The ever-growing trend and desire for screen time has driven a wedge between reading for pleasure, and school children during their spare time. Given that it is now known that reading regularly increases the understanding of maths, there really should be a huge focus on reading and comprehension at school and at home. Reading increases fluency and vocabulary, it opens up experiences, ideas, and increases the ability to absorb new information and concepts. This in turn helps grow the brain, develops focus, concentration and comprehend maths.
It helps of course if you read to your child. A recent study from the Kids & Family Reading Report commissioned by Scholastic found that younger children tend to read more than teens, 80 percent of 6-8 year olds said they loved or liked reading compared to just 43 percent of 15-17 year olds.
So where has the love gone? Yes children become more social as they move into their teens and reading can often see a decline, but interest in reading today could do with a boost. In my opinion as a parent there should be essential reading for pleasure but also children need to be interested in what they’re reading, so they may require assistance in finding their niche if they’ve not yet done so.
Less than a quarter of teens read regularly and yet much of their spare time is taken up using devices of some sort. A study carried out by University of Cambridge found that teens who had an hour a day on screens in their spare time dropped by the equivalent of two GCSE grades. Which only brings us to the conclusion that screens hamper school grades.
Literacy is key within the school curriculum. Higher literacy skills increases self-esteem and confidence, equalling a far better foundation for maths. A solid reading comprehension equips a child with the skills to tackle maths challenges with confidence.

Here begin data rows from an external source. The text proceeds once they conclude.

`config.mk`:
```
export PLATFORM = sky130hd
export DESIGN_NAME = top_k_nearest_results_list_flat
export DESIGN_NICKNAME = d
export VERILOG_FILES = /design/src/tknrl_pkg.sv /design/src/tknrl_if.sv /design/src/top_k_nearest_results_list.sv /design/src/flat_wrapper.sv
export SDC_FILE = /design/constraint.sdc
export NUM_CORES = 1
export LEC_CHECK = 0
export ABC_AREA = 1
export CAP_MARGIN = 10
export CELL_PAD_IN_SITES_DETAIL_PLACEMENT = 1
export CELL_PAD_IN_SITES_GLOBAL_PLACEMENT = 1
export CORE_AREA = 4 4 374 376
export CTS_CLUSTER_SIZE = 10
export DETAILED_ROUTE_END_ITERATION = 7
export DIE_AREA = 0 0 378 380
export DONT_BUFFER_PORTS = 1
export PLACE_DENSITY = 0.48
export SLEW_MARGIN = 20
export SYNTH_ARGS = -nofsm -noshare
export SYNTH_HDL_FRONTEND = slang
export SYNTH_SLANG_ARGS = --single-unit
```
`constraint.sdc`:
```
create_clock -name i_clk -period 11.63 [get_ports i_clk]
set_input_delay 0.5815 -clock i_clk [delete_from_list [all_inputs] [get_ports i_clk]]
set_output_delay 0.5815 -clock i_clk [all_outputs]
set_load 0.01 [all_outputs]
```
File: src/rtl/sem_lane.sv
// ----------------------------------------------------------------------------
// sem_lane
// One channel lane: Sobel gradients, squared sum, rounded clamped sqrt.
// Stages: gradients, squares, a 12-step bit-serial root, then round and clamp.
// ----------------------------------------------------------------------------
module sem_lane (
	input  logic clk,
	input  logic arst_n,
	input  logic start,
	input  sem_pkg::win_t win,
	output logic done,
	output logic [7:0] mag
);
	import sem_pkg::*;

	logic signed [10:0] gx_q, gy_q;
	logic [20:0] n_q;
	logic [11:0] s_q;
	logic [11:0] bit_q;
	logic [1:0] phase_q;
	logic [11:0] t;
	logic [23:0] tt;
	logic [11:0] s_f;
	logic [24:0] ss;

	function automatic logic signed [10:0] px(input logic [7:0] v);
		return signed'({3'b000, v});
	endfunction

	always_comb begin
		t = s_q | bit_q;
		tt = t * t;
		ss = {13'b0, s_q} * {13'b0, s_q} + {13'b0, s_q};
		s_f = (25'(n_q) > ss) ? s_q + 12'd1 : s_q;
	end

	always_ff @(posedge clk or negedge arst_n) begin
		if (!arst_n) begin
			phase_q <= 2'd0;
			done <= 1'b0;
		end else begin
			done <= 1'b0;
			case (phase_q)
				2'd0: if (start) phase_q <= 2'd1;
				2'd1: phase_q <= 2'd2;
				2'd2: if (bit_q == 12'd1) phase_q <= 2'd3;
				default: begin
					phase_q <= 2'd0;
					done <= 1'b1;
				end
			endcase
		end
	end

	always_ff @(posedge clk) begin
		case (phase_q)
			2'd0: if (start) begin
				gx_q <= (px(win[2][0]) + (px(win[2][1]) <<< 1) + px(win[2][2]))
					- (px(win[0][0]) + (px(win[0][1]) <<< 1) + px(win[0][2]));
				gy_q <= (px(win[0][2]) + (px(win[1][2]) <<< 1) + px(win[2][2]))
					- (px(win[0][0]) + (px(win[1][0]) <<< 1) + px(win[2][0]));
			end
			2'd1: begin
				n_q <= 21'(gx_q * gx_q) + 21'(gy_q * gy_q);
				s_q <= '0;
				bit_q <= 12'd2048;
			end
			2'd2: begin
				if (24'(n_q) >= tt) s_q <= t;
				bit_q <= bit_q >> 1;
			end
			default: mag <= (s_f > 12'd255) ? 8'd255 : s_f[7:0];
		endcase
	end
endmodule
--- config.mk ---
export PLATFORM = sky130hd
export DESIGN_NAME = alaw_nearest_codec
export DESIGN_NICKNAME = d
export VERILOG_FILES = /design/src/design/anc_pkg.sv /design/src/design/alaw_nearest_codec.sv /design/src/design/anc_encoder.sv
export VERILOG_INCLUDE_DIRS = /design/src /design/src/design
export SDC_FILE = /design/constraint.sdc
export NUM_CORES = 1
export LEC_CHECK = 0
export BUFFER_PORTS_ARGS = -buffer_cell sky130_fd_sc_hd__buf_2
export CORE_MARGIN = 2
export CORE_UTILIZATION = 55
export DETAILED_ROUTE_END_ITERATION = 12
export HOLD_SLACK_MARGIN = 0.05
export PLACE_DENSITY_LB_ADDON = 0.05
export SLEW_MARGIN = 15
export SYNTH_ARGS = -nofsm -noshare
export SYNTH_HDL_FRONTEND = slang
export SYNTH_SLANG_ARGS = --single-unit
--- constraint.sdc ---
create_clock -name clk -period 25.2 [get_ports clk]
set_input_delay 3.78 -clock clk [delete_from_list [all_inputs] [get_ports clk]]
set_output_delay 3.78 -clock clk [all_outputs]
set_load 0.1 [all_outputs]
--- src/design/assert_macros.svh ---
// Assertion macros for the codec RTL.
`ifndef ASSERT_MACROS_SVH
`define ASSERT_MACROS_SVH

// Same-cycle implication, disabled while reset is asserted.
`define ASSERT_IMPLIES(label, clk, rst_n, ante, cons) \
  label: assert property (@(posedge clk) disable iff (!rst_n) (ante) |-> (cons)) \
    else $error("assertion failed");

// Next-cycle implication, disabled while reset is asserted.
`define ASSERT_NEXT(label, clk, rst_n, ante, cons) \
  label: assert property (@(posedge clk) disable iff (!rst_n) (ante) |=> (cons)) \
    else $error("assertion failed");

`endif

--- src/design/anc_pkg.sv ---
// Shared types, constants and level functions of the A-law codec.
package anc_pkg;

  // Command codes
  localparam logic CMD_DECODE = 1'b0;
  localparam logic CMD_ENCODE = 1'b1;

  // Even-bit inversion applied to every code
  localparam logic [7:0] INV_MASK = 8'h55;

  // Magnitude biases for segment zero and for the upper segments
  localparam logic [14:0] SEG0_BIAS = 15'h008;
  localparam logic [14:0] SEG_BIAS  = 15'h108;

  typedef struct packed {
    logic               command;
    logic        [7:0]  code_in;
    logic signed [15:0] sample_in;
  } anc_in_t;

  typedef struct packed {
    logic        [7:0]  code_out;
    logic signed [15:0] level_out;
  } anc_out_t;

  // Magnitude of an inverted code's low seven bits (segment, mantissa)
  function automatic logic [14:0] anc_mag(input logic [6:0] a);
    logic [2:0]  seg;
    logic [14:0] base;
    seg  = a[6:4];
    base = {7'd0, a[3:0], 4'd0};
    if (seg == 3'd0) begin
      anc_mag = base + SEG0_BIAS;
    end else begin
      anc_mag = (base + SEG_BIAS) << (seg - 3'd1);
    end
  endfunction

  // Signed linear level of a code byte
  function automatic logic signed [15:0] anc_expand(input logic [7:0] code);
    logic [7:0]  a;
    logic [15:0] lvl;
    a   = code ^ INV_MASK;
    lvl = {1'b0, anc_mag(a[6:0])};
    anc_expand = a[7] ? lvl : (16'd0 - lvl);
  endfunction

endpackage

--- src/design/alaw_nearest_codec.sv ---
// Top level of the A-law codec: input register, decode/encode logic, result register.
//
//  channel  | handshake               | payload
//  ---------+-------------------------+--------------------------------------
//  input    | start, busy (always 0)  | in_item  : command, code_in, sample_in
//  result   | out_strobe (one cycle)  | out_item : code_out, level_out
//
// One item per cycle; an accepted item passes through the input register, the search
// logic and the result register before it is strobed out.
// Synchronous active-low reset clears both valid flags; payloads are not reset.
// The result side cannot stall, so busy never rises and nothing is held back.
module alaw_nearest_codec import anc_pkg::*; (
  input  logic     clk,
  input  logic     rst_n,
  input  logic     start,
  output logic     busy,
  input  anc_in_t  in_item,
  output logic     out_strobe,
  output anc_out_t out_item
);

`include "assert_macros.svh"

  logic     in_vld_r;
  logic     in_vld_nxt;
  anc_in_t  in_item_r;
  logic     out_strobe_r;
  anc_out_t out_item_r;
  anc_out_t out_item_nxt;
  anc_out_t enc_result;
  logic     accept;

  assign busy   = 1'b0;
  assign accept = start && !busy;

  // Input register
  assign in_vld_nxt = accept;

  always_ff @(posedge clk) begin
    if (!rst_n) begin
      in_vld_r <= 1'b0;
    end else begin
      in_vld_r <= in_vld_nxt;
    end
  end

  always_ff @(posedge clk) begin
    if (accept) begin
      in_item_r <= in_item;
    end
  end

  // Nearest-code search
  anc_encoder u_encoder (
    .sample (in_item_r.sample_in),
    .result (enc_result)
  );

  // Decode echoes the code; encode takes the search result
  always_comb begin
    if (in_item_r.command == CMD_ENCODE) begin
      out_item_nxt = enc_result;
    end else begin
      out_item_nxt.code_out  = in_item_r.code_in;
      out_item_nxt.level_out = anc_expand(in_item_r.code_in);
    end
  end

  // Result register
  always_ff @(posedge clk) begin
    if (!rst_n) begin
      out_strobe_r <= 1'b0;
    end else begin
      out_strobe_r <= in_vld_r;
    end
  end

  always_ff @(posedge clk) begin
    if (in_vld_r) begin
      out_item_r <= out_item_nxt;
    end
  end

  assign out_strobe = out_strobe_r;
  assign out_item   = out_item_r;

  // Every accepted item is held in the input register the next cycle
  `ASSERT_NEXT(a_in_hold, clk, rst_n, accept, in_vld_r)
  // A held input item is strobed out the next cycle
  `ASSERT_NEXT(a_latency, clk, rst_n, in_vld_r, out_strobe_r)
  // A result only follows a held input item
  `ASSERT_NEXT(a_no_phantom, clk, rst_n, !in_vld_r, !out_strobe_r)
  // Decode echoes the held code
  `ASSERT_NEXT(a_decode_echo, clk, rst_n,
    in_vld_r && (in_item_r.command == CMD_DECODE),
    out_item_r.code_out == $past(in_item_r.code_in))
  // Encode of a non-negative sample yields a positive level
  `ASSERT_NEXT(a_encode_sign, clk, rst_n,
    in_vld_r && (in_item_r.command == CMD_ENCODE) && !in_item_r.sample_in[15],
    !out_item_r.level_out[15])

endmodule

--- src/design/anc_encoder.sv ---
// Nearest-code search: clamp, segment priority, two-candidate compare.
module anc_encoder import anc_pkg::*; (
  input  logic signed [15:0] sample,
  output anc_out_t           result
);

  localparam logic signed [15:0] FULL_SCALE = 16'sd32256;

  // First level of each segment
  localparam logic [14:0] SEG_BASE [8] = '{
    15'd8, 15'd264, 15'd528, 15'd1056, 15'd2112, 15'd4224, 15'd8448, 15'd16896
  };

  logic signed [15:0] clamped;
  logic               pos;
  logic [14:0]        x;
  logic [2:0]         seg;
  logic               below;
  logic [3:0]         sh;
  logic [14:0]        diff;
  logic [14:0]        m_raw;
  logic [3:0]         m;
  logic [6:0]         lo_idx;
  logic [6:0]         hi_idx;
  logic               has_hi;
  logic [14:0]        lo_mag;
  logic [14:0]        hi_mag;
  logic [14:0]        d_lo;
  logic [14:0]        d_hi;
  logic [7:0]         code_lo;
  logic [7:0]         code_hi;
  logic               pick_hi;
  logic [14:0]        mag;
  logic [15:0]        lvl;

  // Clamp to full scale, split into sign and magnitude; zero counts as positive
  always_comb begin
    if (sample > FULL_SCALE) begin
      clamped = FULL_SCALE;
    end else if (sample < -FULL_SCALE) begin
      clamped = -FULL_SCALE;
    end else begin
      clamped = sample;
    end
    pos = !clamped[15];
    x   = pos ? clamped[14:0] : 15'(16'd0 - clamped);
  end

  // Segment priority: highest segment whose first level is not above x
  always_comb begin
    seg = 3'd0;
    for (int k = 1; k < 8; k++) begin
      if (x >= SEG_BASE[k]) begin
        seg = 3'(k);
      end
    end
    below = (x < SEG_BASE[0]);
  end

  // Mantissa of the level at or below x; gap above a segment's last level clamps
  always_comb begin
    sh    = (seg == 3'd0) ? 4'd4 : ({1'b0, seg} + 4'd3);
    diff  = x - SEG_BASE[seg];
    m_raw = diff >> sh;
    m     = (m_raw > 15'd15) ? 4'd15 : m_raw[3:0];
  end

  // Candidates on either side of x
  always_comb begin
    lo_idx  = below ? 7'd0 : {seg, m};
    hi_idx  = lo_idx + 7'd1;
    has_hi  = !below && (lo_idx != 7'h7F);
    lo_mag  = anc_mag(lo_idx);
    hi_mag  = anc_mag(hi_idx);
    d_lo    = x - lo_mag;
    d_hi    = hi_mag - x;
    code_lo = {pos, lo_idx} ^ INV_MASK;
    code_hi = {pos, hi_idx} ^ INV_MASK;
    // nearer wins; equal distance goes to the lower code number
    pick_hi = has_hi && ((d_hi < d_lo) || ((d_hi == d_lo) && (code_hi < code_lo)));
  end

  // Result from the chosen candidate
  always_comb begin
    mag              = pick_hi ? hi_mag : lo_mag;
    lvl              = {1'b0, mag};
    result.code_out  = pick_hi ? code_hi : code_lo;
    result.level_out = pos ? lvl : (16'd0 - lvl);
  end

endmodule
**After elaboration in Yosys (flattened, before gate mapping)**

Memory sizes are Yosys's and may differ from the RTL's.
Cells that the tools add are included.
Widths: inputs -> output; s select.

- Bitwise operators: 4
- Mux-type cells: 24
- Add/subtract/negate cells: 17
- Reductions and logical operators: 10
- $lt $le $gt $ge: 14
- Shift operators: 4
- Equal/unequal tests: 2

Operator list:

| operator | count |
|---|---|
| $mux 15 | 8 |
| $mux 16 | 4 |
| $sub 15x15->15 | 3 |
| $sub 1x15->16 const A | 2 |
| $add 8x9->10 const B | 3 |
| $shl 15x3->15 | 2 |
| $add 8x4->9 const B | 3 |
| $mux 24 | 1 |
| $gt 16x16->1 const B | 1 |
| $lt 16x16->1 const B | 1 |
| $eq 15x15->1 | 1 |
| $ge 15x10->1 const B | 1 |
| $ge 15x11->1 const B | 1 |
| $ge 15x12->1 const B | 1 |
| $ge 15x13->1 const B | 1 |
| $ge 15x14->1 const B | 1 |
| $ge 15x15->1 const B | 1 |
| $ge 15x9->1 const B | 1 |
| $gt 15x4->1 const B | 1 |
| $lt 15x15->1 | 1 |
| $lt 15x4->1 const B | 1 |
| $shl 10x3->15 | 1 |
| $shr 15x4->15 | 1 |
| $sub 1x15->15 const A | 1 |
| 17 further kinds | 33 |

- Memory bits (read-only): 120
- Memories: 1
- Register bits after elaboration: 51
- Output and inout bits: 26
- Logic and storage cells: 83
- Input port bits: 28

Memory list:

| memory | words | width | read ports | clocked after Yosys merged registers in | write ports | RTL line | source |
|---|---|---|---|---|---|---|---|
| (name not given) | 8 | 15 | 1 | 0 | 0 | anc_encoder.sv:63 | `diff = x - SEG_BASE[seg];` |

**Depth between registers and ports, before layout**

Gate-level depths: netlist of run 1.

- Word-level depth: 35
- Mapped depth: 75
- Depth with buffers taken out: 70

**Cells and area by module**

Synthesis of run 1 repeated with hierarchy kept, for this count alone.

- Cells, all modules: 979
- Area total of the unflattened synthesis: 7847.5 sq um

By module, submodules not included:

| module | sequential area each (sq um) | cells an instance | instances | area each (sq um) |
|---|---|---|---|---|
| anc_encoder | 0.0 | 765 | 1 | 5278.8 |
| alaw_nearest_codec | 1511.4 | 214 | 1 | 2568.7 |

**Least setup slack after synthesis of run 1**

OpenSTA, ideal clock, no wires.

- Path kind: register to register
- From: reg in_item_r[12] (netlist name)
- To: reg out_item_r (netlist bit out_item[11]) (data pin)
- Data required time: 24930 ps
- Setup time: 270 ps
- Arrival: 13955 ps
- Clock period less this slack: 14224 ps
- Stages on the path, launching flop included: 72
- Path buffers: 6
- Path slack: 10976 ps
- Cell sequence: edfxtp_1 -> nor4_1 -> nand2_1 -> nand2_1 -> ha_1 -> clkbuf_1 -> a21oi_1 -> nand2_1 -> ha_1 -> and3_1 -> a31o_2 -> and3_1 -> or2_2 -> buf_2 -> a31oi_1 -> nor2_1 -> clkbuf_1 -> or3_1 -> [... 36 more ...] -> xnor2_1 -> ha_1 -> nand3_1 -> nor4_1 -> nand2_1 -> nor2_1 -> o221a_1 -> a211oi_1 -> o21ai_1 -> nand2_1 -> buf_2 -> buf_1 -> o21ai_0 -> ha_1 -> inv_1 -> o31ai_1 -> xor2_1 -> a21oi_1

RTL lines:

| element | RTL line | source |
|---|---|---|
| from (decl) | alaw_nearest_codec.sv:26 | `anc_in_t in_item_r;` |
| from (signal assigned) | alaw_nearest_codec.sv:49 | `in_item_r <= in_item;` |
| to (signal assigned) | alaw_nearest_codec.sv:80 | `out_item_r <= out_item_nxt;` |
| to (decl) | alaw_nearest_codec.sv:28 | `anc_out_t out_item_r;` |

==> results of run 1 <==
## final cells by class
type	count	area, um2
multi-input combinational	783	5430
fill	1189	5020
sequential	48	1420
timing repair buffer	53	275
tap	172	215
inverter	45	169
clock buffer	5	125
clock inverter	3	68.8
## stage by stage
step	area [um2]	instances	hold slack [ps]	worst slack (ps)	util (%)
after floorplan	7210	916	601	10980	-
after global placement	7510	1101	690	9230	59.0
after detailed placement	7510	1101	709	8660	59.0
after CTS	7710	1109	719	8590	60.6
after global routing	7710	1109	747	6860	60.6
final	7710	1109	730	8190	60.6
## Yosys cell counts (all sizes together) (23+ instances only)
| cell | n | area share (%) |
|---|---|---|
| nor2 | 84 | 4.7 |
| xnor2 | 23 | 2.8 |
| o21ai | 55 | 3.9 |
| ha | 63 | 11 |
| nand2 | 86 | 4.5 |
| inv | 45 | 2.3 |
| or2 | 23 | 2.0 |
| clkbuf | 26 | 1.4 |
| a21oi | 71 | 5.1 |
| nor3 | 41 | 3.0 |
| o21a | 26 | 2.7 |
| edfxtp | 46 | 19 |
## cells in the final DEF, fill, tap and decap left out, drive strengths merged, types with 23 or more instances in the layout
| master | instances |
|---|---|
| o21a | 26 |
| inv | 46 |
| ha | 63 |
| buf | 53 |
| o21ai | 55 |
| or2 | 23 |
| nor2 | 84 |
| edfxtp | 46 |
| nor3 | 41 |
| a21oi | 71 |
| nand2 | 86 |
| xnor2 | 23 |
## cells by family (layout without fill, tap and decap cells)
logic type / after synthesis / in the layout / synth area share [%]
fa+ha+maj: 64 / 64 / 11.2
xor+xnor: 38 / 38 / 4.62
mux: 27 / 27 / 4.14
flops: 48 / 48 / 19.7
other cells: 1 / 4 / 0.0521
compound gates: 306 / 306 / 30.1
simple gates: 344 / 344 / 25.1
buf+inv: 85 / 106 / 4.94
## state kept, by name, indices dropped and copies added, names as in the netlist
name,cells
out_item,21
in_item_r,25
out_strobe,1
in_vld_r,1
## metal layers
layer,global-route usage [%],vias up
li1,-,3500
met1,42.1,3478
met2,49.2,443
met3,4.30,64
met4,11.3,0
met5,0,-
## worst paths after layout
kind | endpoint | slack, ps
max | out_item[11] | 8190
min | out_item[16] | 730
max reg2reg | out_item[11] | 8190
min reg2reg | out_item[16] | 730
## critical path, delay by kind of cell, from the launching register on
| family | cells | cell delay [ps] |
|---|---|---|
| flops | 1 | 490 |
| simple gates | 21 | 4610 |
| buf+inv | 5 | 610 |
| mux | 1 | 210 |
| compound gates | 29 | 7230 |
| xor+xnor | 2 | 270 |
| fa+ha+maj | 10 | 3300 |
==> results.cfg, run 1 <==
[status]
outcome = finished, final reports clean

[timing]
fin_crit_ps = 17010
rsz0062_at_grt = no
final_max_slew_viol_count = 0
final_hold_viol_count = 0
max_freq_mhz = 58.8
worst_slew_pin_slew_ps = 1000
setup_tns_ps = 0
setup_violations = 0
fin_crit_sh_pct = 67.5
slew_headroom_pct = 33.4
finClkSkew_ps = 13.1

[worst_setup_path]
cp_slowest_cell = nor4_1
slowest_delay_ps = 640
rr_startpoint = in_item_r[12]
r2r_cells = 68
cp_max_fo = 26
critPathCaptureType = flop
startpoint = in_item_r[12]
path_class = reg -> reg
crit_top_cell = o21a_1
worstSetupStartpointType = flop
arrival_ps = 17050
critical_path_required_ps = 25240

[detailed_routing]
first_pass_iters = 5
wl_met3_mm = 1.87
wl_mm = 22.0
ant_nets = 0
vias = 7485
dr_wl_met2_mm = 10.1
dr.max_layer_used = met4
initialDrtViolationCount = 979
avgRoutedWirePerCell_um = 19.8
met1_length_mm = 9.39
drc = 0
vias_per_cell = 6.75

[worst_hold_path]
whs_path_depth = 1
hp-start = in_item_r[16]
hold_class = reg -> reg

[clocking]
cts_tree = done
worstSkewPairLatency_ps = 300
numCtsBuffers = 5
clock_sinks = 48
path_clk_slew_ps = 70
ctsHoldBuffers = 0
cts-htree-levels = 2
post_cts_buffers = 0
ctsResizeCount = 0
clockBufferDepth = 2
root_buffer = clkbuf_16

[floorplan]
initial_utilization_pct = 56.6
rows = 41
die_y_um = 118
design.die.area_mm2 = 0.0140
die_w_um = 118
ios = 54
core_mm2 = 0.0127

[grt]
grt_pass1_wl_mm = 35.3
grt_use_total_pct = 30.7
overflow = 0
grt_max_degree = 42
antenna_found_initial = 0
grt_pass1_vias = 6943

[yosys]
yosysSeqAreaShare_pct = 19.7
yosys.cell_types.count = 102
syn_avg_cell_area_um2 = 7.88
postSynthCellCount = 913
synth_edf_count = 46
async_flop_share_pct = 0
synth_seq_cells = 48
ys_warn_count = 0
syn-cell-area_mm2 = 0.00720
synthFlopType = edfxtp_1

[flow_run]
cap_violations = 0

[finish]
nets = 1028
num_antenna_cells = 0
syn_to_final_growth_pct = 7.08
drive_above_1_share_pct = 13.7

[placement]
post-dp-hpwl_mm = 17.3
numPortBuffers = 49
gp_congestion = 0.988
Power of run 1 is left out: the tool's default activity adds up to more than one toggle a clock period on the data nets, which glitch-free logic cannot reach.
==> inputs of run 2 (changes only) <==
clock period = 16 ns   (was 25.2 ns; I/O delays follow)
==> results.cfg, run 2 (synthesized netlist as in run 1, its figures left out) <==
[timing]
fin_crit_ps = 15130
worst_slew_pin_slew_ps = 1020
fin_crit_sh_pct = 94.5
final_hold_viol_count = 0
final_max_slew_viol_count = 0
max_freq_mhz = 66.1
finClkSkew_ps = 13.3
setup_violations = 0
slew_headroom_pct = 32.2
worst_slack_ps = 873

[placement]
gp_congestion = 1.01
post-dp-hpwl_mm = 17.3
dp_slack_ps = 86.0
numPortBuffers = 49
dpl_cell_area_mm2 = 0.00756

[finish]
nets = 1043
final_cell_mix = nand2_1, nor2_1, a21oi_1
nFillCells = 1153
syn_to_final_growth_pct = 9.98
largest-register = in_item_r
drive_above_1_share_pct = 17.0
num_antenna_cells = 0
post-route-util_pct = 62.2
design_area_mm2 = 0.00792
final_common_cell = nand2_1
largest_reg_flops = 25

[worst_setup_path]
path_class = reg -> reg
arrival_ps = 15150
cp_max_fo = 13
crit_top_cell = o21a_1
critical_path_required_ps = 16030
slowest_delay_ps = 660
worstSetupStartpointType = flop
critPathCaptureType = flop
cp_slowest_cell = a2111oi_0

[detailed_routing]
vias_per_cell = 6.66
ant_nets = 0
avgRoutedWirePerCell_um = 19.9
drc = 0
wl_mm = 22.3
vias = 7483
initialDrtViolationCount = 899
first_pass_iters = 6

[floorplan]
core_mm2 = 0.0127
design.die.area_mm2 = 0.0140
initial_utilization_pct = 56.6
die_y_um = 118
ios = 54
die_w_um = 118
rows = 41

[clocking]
clock_sinks = 48
numCtsBuffers = 5
root_buffer = clkbuf_16
cts-htree-levels = 2
clockBufferDepth = 2
path_clk_slew_ps = 70
worstSkewPairLatency_ps = 300
cts_tree = done

[grt]
grt_max_degree = 42
grt_pass1_vias = 6901
overflow = 0
grt_pass1_wl_mm = 35.4
antenna_found_initial = 1
grt_use_total_pct = 30.6

[flow_run]
cap_violations = 0

[worst_hold_path]
hold_class = reg -> reg

[status]
outcome = finished, final reports clean
==> run 2: cell count changes in the layout (fill, tap and decap cells not counted), moves of 3 or more <==
cell and delta:
buf_4 +15, ha_1 -3, ha_2 +3, nor4_1 -3
==> run 2: final timing paths <==
check,start,to,slack (ps),cells past startpoint
setup / recovery,in_item_r[12],out_item[11],870,70
hold / removal,in_item_r[21],out_item[21],710,2
setup reg to reg,in_item_r[12],out_item[11],870,70
hold reg to reg,in_item_r[21],out_item[21],710,2
==> run 2: cell type report <==
cell class                 instances  area (um2)  area share (%)
clock inverter                     3        46.3           0.585
inverter                          45         169            2.13
multi-input combinational        783        5550            70.1
timing repair buffer              68         388            4.90
tap                              172         215            2.72
sequential                        48        1420            18.0
clock buffer                       5         125            1.58
==> run 2: timing repair <==
action / in CTS / in global routing
buffers inserted: 0 / 8
gates resized for setup: 0 / 25
hold buffers: 0 / 0
setup endpoints to repair: 0 / 20
==> run 2: per-layer routing <==
layer  GRT usage [%]  routed length [um]
met5               0                  13
met4            9.08                 510
met3            4.30                1650
met2            51.2               10600
met1            41.1                9580
==> run 2: critical path, delay by kind of cell, from the launching register on <==
kind | cells | cell delay, ps
AO/OA/AOI/OAI | 30 | 6410
multiplexers | 1 | 340
flip-flops | 1 | 500
adder cells (fa/ha/maj) | 10 | 2950
buffers and inverters | 6 | 760
XOR/XNOR | 2 | 270
AND/OR/NAND/NOR | 21 | 3620
==> run 2: metrics by stage <==
stage | TNS (ps) | hold WS [ps] | std cells
2_1_floorplan | 0 | 601 | 916
3_3_place_gp | 0 | 698 | 1108
3_5_place_dp | 0 | 678 | 1108
4_1_cts | 0 | 694 | 1116
5_1_grt | -61.0 | 721 | 1124
6_report | 0 | 714 | 1124
Power of run 2 is left out for the same reason.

A study of schools across the country have taken part in a trial as part of ‘philosophy for children’ study which involved pupil-led discussions on truth, fairness, kindness and bullying. This trial which involved over 3,000 pupils in 48 state primary schools took place over the course of a year, and saw a small but significant improvement in maths and literacy. Given the subject matter, it enables everyone in the class to have a voice and engage, an opinion on what they think and feel, that is bound for confidence.
Confidence is one of the keys to succeeding in maths, and so is engagement. Confidence can grow from increased reading comprehension. So if we encourage children that reading will benefit them is so many ways, and probably to their surprise improve their maths skills, it will make for a good start. We do however need to think of ways to conquer the distraction and habit of screen time which seems so much to be getting in the way of progression for many children today.